> WHAT IS REQUIRED:
Lines outside the range are not wanted. Give again exactly the lines between the line holding "7'd81: dec3 = 2'd1;" and the line holding "7'd87: dec3 = 2'd2;", inclusive, from the listing below.

> INPUT DATA:
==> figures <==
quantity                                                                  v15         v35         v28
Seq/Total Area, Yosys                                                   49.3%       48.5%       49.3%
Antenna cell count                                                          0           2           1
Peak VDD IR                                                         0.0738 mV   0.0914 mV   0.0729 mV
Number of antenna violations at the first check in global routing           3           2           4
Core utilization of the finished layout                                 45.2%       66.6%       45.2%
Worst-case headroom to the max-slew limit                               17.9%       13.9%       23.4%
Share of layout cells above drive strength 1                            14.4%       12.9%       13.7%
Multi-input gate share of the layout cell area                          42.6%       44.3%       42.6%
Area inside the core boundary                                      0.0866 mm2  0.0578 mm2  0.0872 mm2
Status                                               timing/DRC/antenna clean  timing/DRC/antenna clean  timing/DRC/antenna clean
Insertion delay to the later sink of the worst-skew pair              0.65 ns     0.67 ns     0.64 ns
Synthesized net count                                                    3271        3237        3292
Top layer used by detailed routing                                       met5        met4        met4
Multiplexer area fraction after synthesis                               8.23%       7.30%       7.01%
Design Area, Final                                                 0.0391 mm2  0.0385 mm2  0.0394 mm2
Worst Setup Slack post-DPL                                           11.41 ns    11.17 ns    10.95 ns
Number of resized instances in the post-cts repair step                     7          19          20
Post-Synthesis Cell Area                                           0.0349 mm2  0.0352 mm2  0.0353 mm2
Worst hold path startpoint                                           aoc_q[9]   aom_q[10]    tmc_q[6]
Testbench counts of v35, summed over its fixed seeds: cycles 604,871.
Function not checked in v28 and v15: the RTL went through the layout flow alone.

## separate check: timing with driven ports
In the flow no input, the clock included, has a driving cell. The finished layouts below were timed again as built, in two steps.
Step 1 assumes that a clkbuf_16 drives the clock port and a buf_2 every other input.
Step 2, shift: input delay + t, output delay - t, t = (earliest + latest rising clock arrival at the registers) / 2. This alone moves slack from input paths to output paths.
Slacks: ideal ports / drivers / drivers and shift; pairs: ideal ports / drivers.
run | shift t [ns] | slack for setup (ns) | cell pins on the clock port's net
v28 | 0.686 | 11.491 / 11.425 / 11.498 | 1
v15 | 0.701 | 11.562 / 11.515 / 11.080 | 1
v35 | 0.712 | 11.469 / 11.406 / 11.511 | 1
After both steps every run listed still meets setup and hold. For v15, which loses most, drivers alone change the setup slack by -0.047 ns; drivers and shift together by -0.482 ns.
This is an optimization exercise on Yosys and OpenROAD, whose aim is small area, a short achievable clock period and few clock cycles, not a production implementation.
At most, simulation tests tie the RTL to the original design; equivalence was not proved.
Power is estimated from default activity; no workload was simulated.

Setup of job 3578:
// dci_serializer
module dci_serializer (
    input  wire        clk,
    input  wire        rst,         
    input  wire        cmd_valid,
    output wire        cmd_ready,
    input  wire [31:0] cmd_data,
    input  wire [3:0]  rd_idx,
    output reg  [31:0] rd_data,
    output reg         done
);
For scale: roughly 2600 cells after synthesis, ~400 flip-flops, ~73 I/O pins.
Settings: LEC_CHECK=0, CAP_MARGIN=20, CORE_MARGIN=2, CORE_UTILIZATION=30, CTS_CLUSTER_DIAMETER=90, CTS_CLUSTER_SIZE=30, PLACE_DENSITY=0.45, SLEW_MARGIN=20; clock period 14.0 ns.
standard.sh (not shown) runs the stock make flow with config.mk's settings and CLKGATE_MAP_FILE= SYNTH_SCRIPT=/design/flow/synth_recipe.tcl, a recipe that flattens the netlist after the stock synthesis.
==> flow/flow/run.sh <==
#!/bin/bash
# The standard layout, with repair_timing asked for 6.8 ns of setup slack and
# sky130_fd_sc_hd__buf_2 as the port buffer (every port still gets one).
# The clock, its period and the I/O constraints are the standard flow's, unchanged.
set -euo pipefail
bash standard.sh SETUP_SLACK_MARGIN=6.8 "BUFFER_PORTS_ARGS=-buffer_cell sky130_fd_sc_hd__buf_2" finish > make_finish.log 2>&1
Input changes introduced in job 2359 (baseline for comparison: job 3578):
Settings: PLACE_DENSITY now 0.6, was 0.45; CORE_UTILIZATION now 45, was 30.
==> flow/flow/run.sh <==
#!/bin/bash
# The standard layout, with repair_timing asked for 6.5 ns of setup slack and
# sky130_fd_sc_hd__buf_2 as the port buffer (every port still gets one).
# The clock, its period and the I/O constraints are the standard flow's, unchanged.
set -euo pipefail
bash standard.sh SETUP_SLACK_MARGIN=6.5 "BUFFER_PORTS_ARGS=-buffer_cell sky130_fd_sc_hd__buf_2" finish > make_finish.log 2>&1
### Flow results
Job 2359 ended with every stage complete and zero timing, DRC or antenna violations.
Relative to job 3578, fmax has decreased by 3.3% in job 2359.
On share of the cycle needed by the critical path after routing: between job 2359 and job 3578, it ends up higher for job 2359.
Job 3578 → job 2359: wire length of the first global-routing pass -about 8%, met1 demand-to-capacity share in global routing picked up an extra 9.4 points.
From an optimization exercise on the open Yosys and OpenROAD flow, aimed at small area; shortcuts taken in it are not production practice.
Only simulation tests tie the RTL to the original design; equivalence was not proved.
The clock port is modelled as an ideal driver; clocking choices that lean on that would not hold on a real chip.
No activity file was given, so power comes from the tool's default toggle rates.

## run A
Design vm16_core, start of the top module:
module vm16_core (
    input  wire        clk,
    input  wire        rst,
    output wire        mem_valid,
    output wire        mem_we,
    output wire [14:0] mem_addr,
    output wire [15:0] mem_wdata,
    input  wire [15:0] mem_rdata,
    input  wire        mem_ready,
    output wire        out_valid,
    output wire [7:0]  out_byte,
    output wire        retire_valid,
    output wire [14:0] retire_pc,
    output wire        retire_we,
    output wire [2:0]  retire_rd,
    output wire [15:0] retire_wdata,
    output wire        halted,
    output wire        faulted
);
    localparam S_BOOT  = 4'd0;
    localparam S_FW    = 4'd1;
    localparam S_R     = 4'd2;
    localparam S_MW    = 4'd3;
    localparam S_W     = 4'd4;
    localparam S_X     = 4'd5;
    localparam S_WR    = 4'd6;
    localparam S_Y     = 4'd7;
    localparam S_S1    = 4'd8;
    localparam S_PRE   = 4'd9;
    localparam S_ST    = 4'd10;
    localparam S_N     = 4'd11;
    localparam S_FAULT = 4'd12;
    localparam S_NP    = 4'd13;
    reg  [2:0]  ph;           
    reg  [3:0]  st;
    reg         pend;         
    reg  [15:0] T;
    reg  [15:0] IR;
    reg  [14:0] P;
    reg  [2:0]  RS;           
    reg         c;            
    reg         f1;           
    reg  [2:0]  n;            
    reg         odd;          
    reg         sdir;         
    wire last  = (ph == 3'd7);
    wire first = (ph == 3'd0);
    wire act    = !pend;
    wire sBOOT  = act && st == S_BOOT;
    wire sFW    = act && st == S_FW;
    wire sR     = act && st == S_R;
    wire sMW    = act && st == S_MW;
    wire sW     = act && st == S_W;
    wire sX     = act && st == S_X;
    wire sWR    = act && st == S_WR;
    wire sY     = act && st == S_Y;
    wire sS1    = act && st == S_S1;
    wire sPRE   = act && st == S_PRE;
    wire sST    = act && st == S_ST;
    wire sN     = act && st == S_N;
    wire sNP    = act && st == S_NP;
    wire [2:0] op  = IR[2:0];
    wire [2:0] alt = IR[11:9];
    wire oLUI  = op == 3'd0;
    wire oAUI  = op == 3'd1;
  ...
Size: roughly 630 cells after synthesis, about 180 flip-flops, roughly 99 I/O pins.
clock: 10.0 ns
lec_check: 0
abc_area: 1
cap_margin: 20
core_margin: 2
core_utilization: 60
slew_margin: 20
standard.sh (not shown) runs the stock make flow with config.mk's settings and CLKGATE_MAP_FILE= SYNTH_SCRIPT=/design/flow/synth_recipe.tcl, a recipe that flattens the netlist after the stock synthesis.
==> flow/flow/run.sh <==
#!/bin/bash
# The standard layout (standard.sh) with three changes:
#  - synthesis maps the combinational logic with flow/abc_area.script
#    (flow/synth.tcl wraps synth_recipe.tcl; registers are unchanged);
#  - every port gets a buffer of the smallest buffer cell (buf_1);
#  - the clock tree is built from clkbuf_8 without dummy loads.
set -euo pipefail
export FLOW_WORK=$PWD
export FLOW_ABC_SCRIPT=$PWD/flow/abc_area.script
export BUFFER_PORTS_ARGS="-buffer_cell sky130_fd_sc_hd__buf_1"
export CTS_ARGS="-sink_clustering_enable -repair_clock_nets -buf_list sky130_fd_sc_hd__clkbuf_8 -dont_use_dummy_load"
sed "s#SYNTH_SCRIPT=[^ ]*#SYNTH_SCRIPT=$PWD/flow/synth.tcl#" standard.sh > flow_standard.sh
grep -q "SYNTH_SCRIPT=$PWD/flow/synth.tcl" flow_standard.sh
bash flow_standard.sh > flow.log 2>&1
==> flow/flow/abc_area.script <==
strash
balance
rewrite
refactor
balance
rewrite
rewrite -z
balance
refactor -z
rewrite -z
balance
&get -n
&deepsyn -T 60
&put
dch -f
map -a
strash
dch -f
map -a
strash
dch -f
map -a
topo
==> flow/flow/synth.tcl <==
# The standard flow's synthesis script, with the ABC technology mapping of the
# combinational logic done by flow/abc_area.script instead of ORFS's script.
# Flip-flop mapping, register names, flattening and renaming are unchanged.
proc abc {args} {
  set i [lsearch $args -script]
  if {$i >= 0 && ![string match *retime* [lindex $args [expr {$i + 1}]]]} {
    set args [lreplace $args $i [expr {$i + 1}] -script $::env(FLOW_ABC_SCRIPT)]
  }
  yosys abc {*}$args
}
source $::env(FLOW_WORK)/synth_recipe.tcl
Run A: flow completed, timing, DRC and antenna clean
Here is what was changed in the inputs of run B compared with run A.
-- flow/flow/abc_area.script --
<<< run A, line 11
balance
&get -n
&deepsyn -T 60
&put
dch -f
>>> run B, line 11
balance
dch -f
Findings:
- Run B finished all stages; the layout is clean.
- Run A has lower portion of total power attributed to combinational logic than run B.
- Against run A, routed wire length on met2 in run B rose slightly.
- Relative to run A, the total power after layout measured on run B has increased by more than half.
- Taking run A as the reference, in run B number of maximum-capacitance violations neither gained nor lost much; critical path depth picked up an extra 8.7%; met3 wire length lost about 30%.
- Compared with run A, in run B static leakage power increased by 0.046 nW relative to the old numbers; setup slack decreased by 770 ps relative to the old numbers; largest stage delay on the critical path decreased by 70 ps relative to the old numbers; share of the synthesized area in compound gates (AO/OA/AOI/OAI) closely matched the old numbers.
- A critical path's slowest cell of fa_1 is what run A shows, while a221oi_1 belongs to run B.
Context: an optimization exercise on an open-source flow, tuned for small area, a short achievable clock period and few clock cycles. The choices shown serve that exercise and are no tape-out recipe. Power figures rest on the tool's default switching activity, not on a simulated workload.

== 06-04 ==
==> flow/design.v <==
module tp_core (
    input  wire        clk,
    input  wire        rst,
    input  wire        in_valid,
    input  wire [7:0]  in_data,
    input  wire        in_last,
    output reg         in_ready,
    output reg         bit_valid,
    output reg         bit_data,
    output reg         pm_valid,
    output wire [7:0]  pm_pos,
    output wire [31:0] pm_obs,
    output reg  [5:0]  pm_obsn,
    output reg  [4:0]  pm_score,
    output reg         fr_valid,
    output reg  [7:0]  fr_start,
    output wire [7:0]  fr_end,
    output reg         done,
    output reg  [9:0]  marker_count,
    output reg  [7:0]  bit_count,
    output reg  [2:0]  frame_count,
    output reg  [7:0]  frame_min_len,
    output reg  [7:0]  frame_max_len,
    output reg  [7:0]  pm_count,
    output reg         diag
);
    localparam [31:0] SYNCW = 32'hC3A55A1E;   
    localparam integer NG   = 86;             
    reg       i_v;
    reg [1:0] i_s;                  
    reg       i_last;
    wire accept = in_valid & in_ready;
    reg            pv;              
    reg            nz;              
    reg            ph;              
    reg  [1:0]     ts;
    reg  [3:0]     cs;
    reg  [6:0]     hd;
    reg  [1:0]     hs;
    reg  [4:0]     g [0:NG-1];
    wire       mk   = i_s[0] & i_s[1];
    wire       push = i_v & ~mk & (ts == 2'd2);
    wire       adv  = nz & ~ph;
    wire [4:0] gnew = {1'b0, cs} + (i_s[1] ? 5'd18 : i_s[0] ? 5'd9 : 5'd0);
    wire [3:0] csn  = (ts == 2'd0) ? {2'b00, i_s} :
                      cs + (i_s[1] ? 4'd6 : i_s[0] ? 4'd3 : 4'd0);
    wire [4:0] ge [0:127];
    genvar gi;
    generate
        for (gi = 0; gi < 128; gi = gi + 1) begin : gext
            if (gi == 0)       assign ge[gi] = {1'b0, cs};
            else if (gi <= NG) assign ge[gi] = g[gi-1];
            else               assign ge[gi] = 5'd0;
        end
    endgenerate
    wire [4:0] l1 [0:63];
    wire [4:0] l2 [0:31];
    wire [4:0] l3 [0:15];
    wire [4:0] l4 [0:7];
    wire [4:0] l5 [0:3];
    wire [4:0] l6 [0:1];
    generate
        for (gi = 0; gi < 64; gi = gi + 1) begin : mx1
            assign l1[gi] = hd[0] ? ge[2*gi+1] : ge[2*gi];
        end
        for (gi = 0; gi < 32; gi = gi + 1) begin : mx2
            assign l2[gi] = hd[1] ? l1[2*gi+1] : l1[2*gi];
        end
        for (gi = 0; gi < 16; gi = gi + 1) begin : mx3
            assign l3[gi] = hd[2] ? l2[2*gi+1] : l2[2*gi];
        end
        for (gi = 0; gi < 8; gi = gi + 1) begin : mx4
            assign l4[gi] = hd[3] ? l3[2*gi+1] : l3[2*gi];
        end
        for (gi = 0; gi < 4; gi = gi + 1) begin : mx5
            assign l5[gi] = hd[4] ? l4[2*gi+1] : l4[2*gi];
        end
        for (gi = 0; gi < 2; gi = gi + 1) begin : mx6
            assign l6[gi] = hd[5] ? l5[2*gi+1] : l5[2*gi];
        end
    endgenerate
    wire [4:0] gmid = hd[6] ? l6[1] : l6[0];
    reg       rd_v;
    reg [4:0] rd_g;
    reg [1:0] rd_hs;
    reg       rd_last;
    integer k;
    always @(posedge clk) begin
        if (push) begin
            g[0] <= gnew;
            for (k = 1; k < NG; k = k + 1)
                g[k] <= g[k-1];
        end
    end
    always @(posedge clk) begin
        rd_g  <= gmid;
        rd_hs <= hs;
        if (i_v & ~mk) begin
            cs <= csn;
            ts <= (ts == 2'd2) ? 2'd0 : ts + 2'd1;
            nz <= 1'b1;
            ph <= ~ph;
            if (adv)
                hs <= (hs == 2'd2) ? 2'd0 : hs + 2'd1;
            if (push)
                hd <= hd + 7'd1;
            else if (adv && hs == 2'd2)
                hd <= hd - 7'd1;
        end
        if (rst) begin
            pv <= 1'b0;
            rd_v <= 1'b0;
            rd_last <= 1'b0;
        end else begin
            rd_v    <= i_v & mk & pv & nz;
            rd_last <= i_v & i_last;
            if (i_v & mk)
                pv <= 1'b1;
            if (i_v & i_last)
                pv <= 1'b0;
        end
        if (rst || (i_v & (mk | i_last))) begin
            nz <= 1'b0;
            ph <= 1'b0;
            ts <= 2'd0;
            hd <= 7'd0;
            hs <= 2'd0;
        end
    end
    function [1:0] dec3(input [6:0] a);     
        case (a)
            7'd0: dec3 = 2'd0;
            7'd1: dec3 = 2'd1;
            7'd2: dec3 = 2'd2;
            7'd3: dec3 = 2'd0;
            7'd4: dec3 = 2'd1;
            7'd5: dec3 = 2'd2;
            7'd6: dec3 = 2'd0;
            7'd7: dec3 = 2'd1;
            7'd8: dec3 = 2'd2;
            7'd9: dec3 = 2'd0;
            7'd10: dec3 = 2'd1;
            7'd11: dec3 = 2'd2;
            7'd12: dec3 = 2'd0;
            7'd13: dec3 = 2'd1;
            7'd14: dec3 = 2'd2;
            7'd15: dec3 = 2'd0;
            7'd16: dec3 = 2'd1;
            7'd17: dec3 = 2'd2;
            7'd18: dec3 = 2'd0;
            7'd19: dec3 = 2'd1;
            7'd20: dec3 = 2'd2;
            7'd21: dec3 = 2'd0;
            7'd22: dec3 = 2'd1;
            7'd23: dec3 = 2'd2;
            7'd24: dec3 = 2'd0;
            7'd25: dec3 = 2'd1;
            7'd26: dec3 = 2'd2;
            7'd32: dec3 = 2'd0;
            7'd33: dec3 = 2'd0;
            7'd34: dec3 = 2'd0;
            7'd35: dec3 = 2'd1;
            7'd36: dec3 = 2'd1;
            7'd37: dec3 = 2'd1;
            7'd38: dec3 = 2'd2;
            7'd39: dec3 = 2'd2;
            7'd40: dec3 = 2'd2;
            7'd41: dec3 = 2'd0;
            7'd42: dec3 = 2'd0;
            7'd43: dec3 = 2'd0;
            7'd44: dec3 = 2'd1;
            7'd45: dec3 = 2'd1;
            7'd46: dec3 = 2'd1;
            7'd47: dec3 = 2'd2;
            7'd48: dec3 = 2'd2;
            7'd49: dec3 = 2'd2;
            7'd50: dec3 = 2'd0;
            7'd51: dec3 = 2'd0;
            7'd52: dec3 = 2'd0;
            7'd53: dec3 = 2'd1;
            7'd54: dec3 = 2'd1;
            7'd55: dec3 = 2'd1;
            7'd56: dec3 = 2'd2;
            7'd57: dec3 = 2'd2;
            7'd58: dec3 = 2'd2;
            7'd64: dec3 = 2'd0;
            7'd65: dec3 = 2'd0;
            7'd66: dec3 = 2'd0;
            7'd67: dec3 = 2'd0;
            7'd68: dec3 = 2'd0;
            7'd69: dec3 = 2'd0;
            7'd70: dec3 = 2'd0;
            7'd71: dec3 = 2'd0;
            7'd72: dec3 = 2'd0;
            7'd73: dec3 = 2'd1;
            7'd74: dec3 = 2'd1;
            7'd75: dec3 = 2'd1;
            7'd76: dec3 = 2'd1;
            7'd77: dec3 = 2'd1;
            7'd78: dec3 = 2'd1;
            7'd79: dec3 = 2'd1;
            7'd80: dec3 = 2'd1;
            7'd81: dec3 = 2'd1;
            7'd82: dec3 = 2'd2;
            7'd83: dec3 = 2'd2;
            7'd84: dec3 = 2'd2;
            7'd85: dec3 = 2'd2;
            7'd86: dec3 = 2'd2;
            7'd87: dec3 = 2'd2;
            7'd88: dec3 = 2'd2;
            7'd89: dec3 = 2'd2;
            7'd90: dec3 = 2'd2;
            default: dec3 = 2'd0;
        endcase
    endfunction
    wire [1:0] trit = dec3({rd_hs, rd_g});
    reg r_last;
    always @(posedge clk) begin
        bit_data <= trit[1];
        if (rst) begin
            bit_valid <= 1'b0;
            r_last    <= 1'b0;
        end else begin
            bit_valid <= rd_v & (trit != 2'd0);
            r_last    <= rd_last;
        end
    end
    reg  [31:0] win;                
    reg         fl;                 
    reg         cl;                 
    reg         hw;                 
    reg  [4:0]  holdoff;            
    reg         fopen;
    reg         fup;                
    reg  [7:0]  flen;               
    reg  [7:0]  pos;                
    reg         lpend;              
    reg         m1, m2, m3, m4;     
    assign pm_obs = win;
    assign fr_end = pos;
    assign pm_pos = pos;
    wire        clr    = done;      
    wire        sh_r   = bit_valid;
    wire        shift  = sh_r | fl;
    wire        qv     = ~clr & (hw | (pos == 8'hFF));
    wire [4:0]  ho0    = clr ? 5'd0 : holdoff;
    wire        wbusy  = fl | cl | done;
    wire        wlast  = r_last | lpend;
    wire [23:0] dnext = win[29:6] ^ SYNCW[31:8];
    reg  [2:0]  ps [0:3];
    integer pj;
    always @(posedge clk) begin
        if (shift)
            for (pj = 0; pj < 4; pj = pj + 1)
                ps[pj] <= {2'd0, dnext[6*pj]}   + {2'd0, dnext[6*pj+1]} + {2'd0, dnext[6*pj+2]}
                        + {2'd0, dnext[6*pj+3]} + {2'd0, dnext[6*pj+4]} + {2'd0, dnext[6*pj+5]};
    end
    wire [4:0]  ndiff = ({2'd0, ps[0]} + {2'd0, ps[1]}) + ({2'd0, ps[2]} + {2'd0, ps[3]});
    wire        hit   = (ndiff <= 5'd4);
    wire        exact = sh_r & qv & ({win[30:0], bit_data} == SYNCW) & (ho0 == 5'd0);
    wire [2:0]  fc0   = clr ? 3'd0 : frame_count;
    wire        fo0   = clr ? 1'b0 : fopen;
    wire [7:0]  bc0   = clr ? 8'd0 : bit_count;
    wire        femit = (exact | cl) & fo0;       
    wire        nmin  = (fc0 == 3'd0) | (flen < frame_min_len);
    wire        nmax  = (fc0 == 3'd0) | (flen > frame_max_len);
    always @(posedge clk) begin
        if (shift)
            win <= {win[30:0], sh_r & bit_data};
        pm_score <= 5'd24 - ndiff;
        if (fup)
            fr_start <= pos;
        if (rst) begin
            fl            <= 1'b0;
            cl            <= 1'b0;
            done          <= 1'b0;
            pm_valid      <= 1'b0;
            fr_valid      <= 1'b0;
            fup           <= 1'b0;
            lpend         <= 1'b0;
            {m1, m2, m3, m4} <= 4'd0;
            hw            <= 1'b0;
            holdoff       <= 5'd0;
            fopen         <= 1'b0;
            pos           <= 8'd224;
            pm_obsn       <= 6'd32;
            bit_count     <= 8'd0;
            pm_count      <= 8'd0;
            frame_count   <= 3'd0;
            frame_min_len <= 8'd0;
            frame_max_len <= 8'd0;
            marker_count  <= 10'd0;
            diag          <= 1'b0;
        end else begin
            done     <= cl;
            cl       <= fl & (pm_obsn == 6'd25);
            pm_valid <= shift & qv & hit;
            fr_valid <= femit;
            fup      <= exact;
            {m1, m2, m3, m4} <= {i_v & mk, m1, m2, m3};
            marker_count <= (clr ? 10'd0 : marker_count) + {9'd0, m4};
            bit_count    <= bc0 + {7'd0, sh_r};
            pm_count     <= (clr ? 8'd0 : pm_count) + {7'd0, pm_valid};
            if (wlast & ~wbusy)
                fl <= 1'b1;
            else if (fl & (pm_obsn == 6'd25))
                fl <= 1'b0;
            lpend <= wlast & wbusy;
            if (clr)
                pm_obsn <= 6'd32;
            if (shift)
                hw <= qv;
            else if (clr)
                hw <= 1'b0;
            if (shift) begin
                pos <= (clr ? 8'd224 : pos) + 8'd1;
            end else if (cl) begin
                pos <= bit_count;
            end else if (clr) begin
                pos <= 8'd224;
            end
            if (fl)
                pm_obsn <= pm_obsn - 6'd1;
            if (exact)
                holdoff <= 5'd31;
            else if (sh_r)
                holdoff <= (ho0 != 5'd0) ? ho0 - 5'd1 : 5'd0;
            else if (clr)
                holdoff <= 5'd0;
            if (exact)
                flen <= 8'd1;
            else if (sh_r)
                flen <= flen + 8'd1;
            else if (fl && pm_obsn == 6'd32)
                flen <= flen + 8'd31;
            fopen <= exact ? 1'b1 : (cl ? 1'b0 : fo0);
            frame_count <= fc0 + {2'd0, femit};
            if (clr) begin
                frame_min_len <= 8'd0;
                frame_max_len <= 8'd0;
            end
            if (femit) begin
                if (nmin) frame_min_len <= flen;
                if (nmax) frame_max_len <= flen;
            end
            if (cl)
                diag <= (bit_count != 8'd0) && (frame_count == 3'd0) && !fopen;
        end
    end
    always @(posedge clk) begin
        i_s    <= in_data[1:0];
        i_last <= in_last;
        if (rst) begin
            i_v      <= 1'b0;
            in_ready <= 1'b1;
        end else begin
            i_v <= accept;
            if (accept & in_last)
                in_ready <= 1'b0;
            else if (fl & (pm_obsn == 6'd29))
                in_ready <= 1'b1;
        end
    end
endmodule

> YOUR RESPONSE:
            7'd81: dec3 = 2'd1;
            7'd82: dec3 = 2'd2;
            7'd83: dec3 = 2'd2;
            7'd84: dec3 = 2'd2;
            7'd85: dec3 = 2'd2;
            7'd86: dec3 = 2'd2;
            7'd87: dec3 = 2'd2;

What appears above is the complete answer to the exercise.